AIM OF THE EXERCISE:
The answer must consist of every line in the records that contains the word "rstn".
[Opening RECORDS FOR PROCESSING section]
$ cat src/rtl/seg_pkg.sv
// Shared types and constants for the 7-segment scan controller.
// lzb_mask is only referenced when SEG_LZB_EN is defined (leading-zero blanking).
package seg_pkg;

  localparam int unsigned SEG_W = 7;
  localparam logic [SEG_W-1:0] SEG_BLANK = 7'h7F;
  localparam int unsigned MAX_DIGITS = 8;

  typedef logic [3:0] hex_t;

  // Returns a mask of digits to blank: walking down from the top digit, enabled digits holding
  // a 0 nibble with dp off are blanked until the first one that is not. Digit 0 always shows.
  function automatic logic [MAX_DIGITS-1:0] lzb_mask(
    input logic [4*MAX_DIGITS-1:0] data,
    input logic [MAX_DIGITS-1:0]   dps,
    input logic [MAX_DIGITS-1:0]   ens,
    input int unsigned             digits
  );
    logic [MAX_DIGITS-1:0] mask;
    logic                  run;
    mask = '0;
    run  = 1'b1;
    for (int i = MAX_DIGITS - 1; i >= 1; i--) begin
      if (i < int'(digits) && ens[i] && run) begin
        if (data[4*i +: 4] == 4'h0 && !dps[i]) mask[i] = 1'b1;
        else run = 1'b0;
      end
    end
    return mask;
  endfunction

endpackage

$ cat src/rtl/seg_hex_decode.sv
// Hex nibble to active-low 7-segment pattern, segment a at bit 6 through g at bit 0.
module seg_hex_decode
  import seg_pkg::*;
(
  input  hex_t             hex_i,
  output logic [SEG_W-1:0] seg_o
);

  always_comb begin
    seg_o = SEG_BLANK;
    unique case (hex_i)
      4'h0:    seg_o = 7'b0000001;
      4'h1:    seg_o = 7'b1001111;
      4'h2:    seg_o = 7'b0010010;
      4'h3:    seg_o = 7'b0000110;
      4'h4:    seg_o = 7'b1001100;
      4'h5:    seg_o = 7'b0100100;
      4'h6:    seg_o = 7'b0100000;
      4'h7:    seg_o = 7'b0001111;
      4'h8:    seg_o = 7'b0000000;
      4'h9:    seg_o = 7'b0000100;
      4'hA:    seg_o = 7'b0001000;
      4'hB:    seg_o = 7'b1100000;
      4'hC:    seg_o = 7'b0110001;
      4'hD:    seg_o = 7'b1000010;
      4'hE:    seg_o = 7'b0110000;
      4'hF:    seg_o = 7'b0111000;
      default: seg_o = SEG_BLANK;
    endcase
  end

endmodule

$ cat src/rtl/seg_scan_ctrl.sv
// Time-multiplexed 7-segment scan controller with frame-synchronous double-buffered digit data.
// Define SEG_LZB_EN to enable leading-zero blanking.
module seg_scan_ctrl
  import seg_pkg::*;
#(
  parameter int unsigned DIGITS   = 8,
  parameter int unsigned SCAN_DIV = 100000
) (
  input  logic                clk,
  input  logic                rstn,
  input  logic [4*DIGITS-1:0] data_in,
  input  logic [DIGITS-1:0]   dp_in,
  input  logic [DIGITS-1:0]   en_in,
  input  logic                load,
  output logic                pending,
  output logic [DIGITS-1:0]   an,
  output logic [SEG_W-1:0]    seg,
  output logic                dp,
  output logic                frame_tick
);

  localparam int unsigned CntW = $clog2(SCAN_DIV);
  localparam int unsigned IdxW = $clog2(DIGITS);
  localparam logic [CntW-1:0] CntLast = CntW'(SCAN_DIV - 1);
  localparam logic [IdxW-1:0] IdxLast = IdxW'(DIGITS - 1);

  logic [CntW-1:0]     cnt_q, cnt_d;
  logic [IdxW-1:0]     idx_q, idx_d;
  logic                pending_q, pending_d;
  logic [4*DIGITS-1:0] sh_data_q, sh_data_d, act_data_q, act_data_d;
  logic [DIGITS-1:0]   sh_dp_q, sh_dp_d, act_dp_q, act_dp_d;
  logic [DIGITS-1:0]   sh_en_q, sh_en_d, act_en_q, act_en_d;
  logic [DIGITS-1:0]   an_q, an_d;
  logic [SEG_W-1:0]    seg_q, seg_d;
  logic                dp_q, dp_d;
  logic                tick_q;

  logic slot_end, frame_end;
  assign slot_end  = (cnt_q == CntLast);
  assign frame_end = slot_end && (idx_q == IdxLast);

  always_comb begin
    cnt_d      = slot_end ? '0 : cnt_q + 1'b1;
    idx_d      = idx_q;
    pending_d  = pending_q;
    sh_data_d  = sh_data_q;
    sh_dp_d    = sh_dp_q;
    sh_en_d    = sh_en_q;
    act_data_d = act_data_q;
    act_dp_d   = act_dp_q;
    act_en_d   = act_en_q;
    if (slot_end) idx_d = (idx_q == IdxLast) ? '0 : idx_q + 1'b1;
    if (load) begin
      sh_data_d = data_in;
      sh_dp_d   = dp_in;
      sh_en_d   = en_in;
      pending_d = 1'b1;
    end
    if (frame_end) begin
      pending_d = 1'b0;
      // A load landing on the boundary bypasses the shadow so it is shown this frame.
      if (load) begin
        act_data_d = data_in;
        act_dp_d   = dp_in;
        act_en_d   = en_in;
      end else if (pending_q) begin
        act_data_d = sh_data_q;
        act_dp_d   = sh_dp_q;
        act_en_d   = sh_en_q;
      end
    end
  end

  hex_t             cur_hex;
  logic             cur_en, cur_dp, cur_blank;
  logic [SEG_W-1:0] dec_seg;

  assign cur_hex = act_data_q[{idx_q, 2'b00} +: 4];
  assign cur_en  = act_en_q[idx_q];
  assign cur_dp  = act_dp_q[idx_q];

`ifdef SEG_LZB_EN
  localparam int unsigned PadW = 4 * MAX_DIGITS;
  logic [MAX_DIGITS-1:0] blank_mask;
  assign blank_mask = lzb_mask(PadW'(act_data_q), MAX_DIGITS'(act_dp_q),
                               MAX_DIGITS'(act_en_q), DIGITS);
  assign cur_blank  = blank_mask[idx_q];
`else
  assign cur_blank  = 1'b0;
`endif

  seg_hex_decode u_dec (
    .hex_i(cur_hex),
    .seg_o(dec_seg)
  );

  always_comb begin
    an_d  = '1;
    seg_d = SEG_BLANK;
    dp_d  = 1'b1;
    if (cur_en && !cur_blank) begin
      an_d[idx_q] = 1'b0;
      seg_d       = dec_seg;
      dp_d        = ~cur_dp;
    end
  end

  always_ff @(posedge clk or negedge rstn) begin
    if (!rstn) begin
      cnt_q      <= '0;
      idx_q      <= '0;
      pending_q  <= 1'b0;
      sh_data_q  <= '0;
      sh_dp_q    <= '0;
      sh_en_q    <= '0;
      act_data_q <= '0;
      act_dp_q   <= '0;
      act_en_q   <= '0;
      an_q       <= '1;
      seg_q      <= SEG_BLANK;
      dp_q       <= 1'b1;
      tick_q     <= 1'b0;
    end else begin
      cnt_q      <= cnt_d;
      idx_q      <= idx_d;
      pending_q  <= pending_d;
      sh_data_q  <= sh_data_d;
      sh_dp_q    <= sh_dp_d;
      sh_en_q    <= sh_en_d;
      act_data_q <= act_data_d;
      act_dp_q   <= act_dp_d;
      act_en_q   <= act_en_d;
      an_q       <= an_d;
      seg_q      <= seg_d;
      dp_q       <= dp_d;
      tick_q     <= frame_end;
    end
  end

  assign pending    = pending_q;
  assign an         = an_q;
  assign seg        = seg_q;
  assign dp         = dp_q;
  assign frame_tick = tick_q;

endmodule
[Closing RECORDS FOR PROCESSING section]
SOLVED PROBLEM:
  input  logic                rstn,
  always_ff @(posedge clk or negedge rstn) begin
    if (!rstn) begin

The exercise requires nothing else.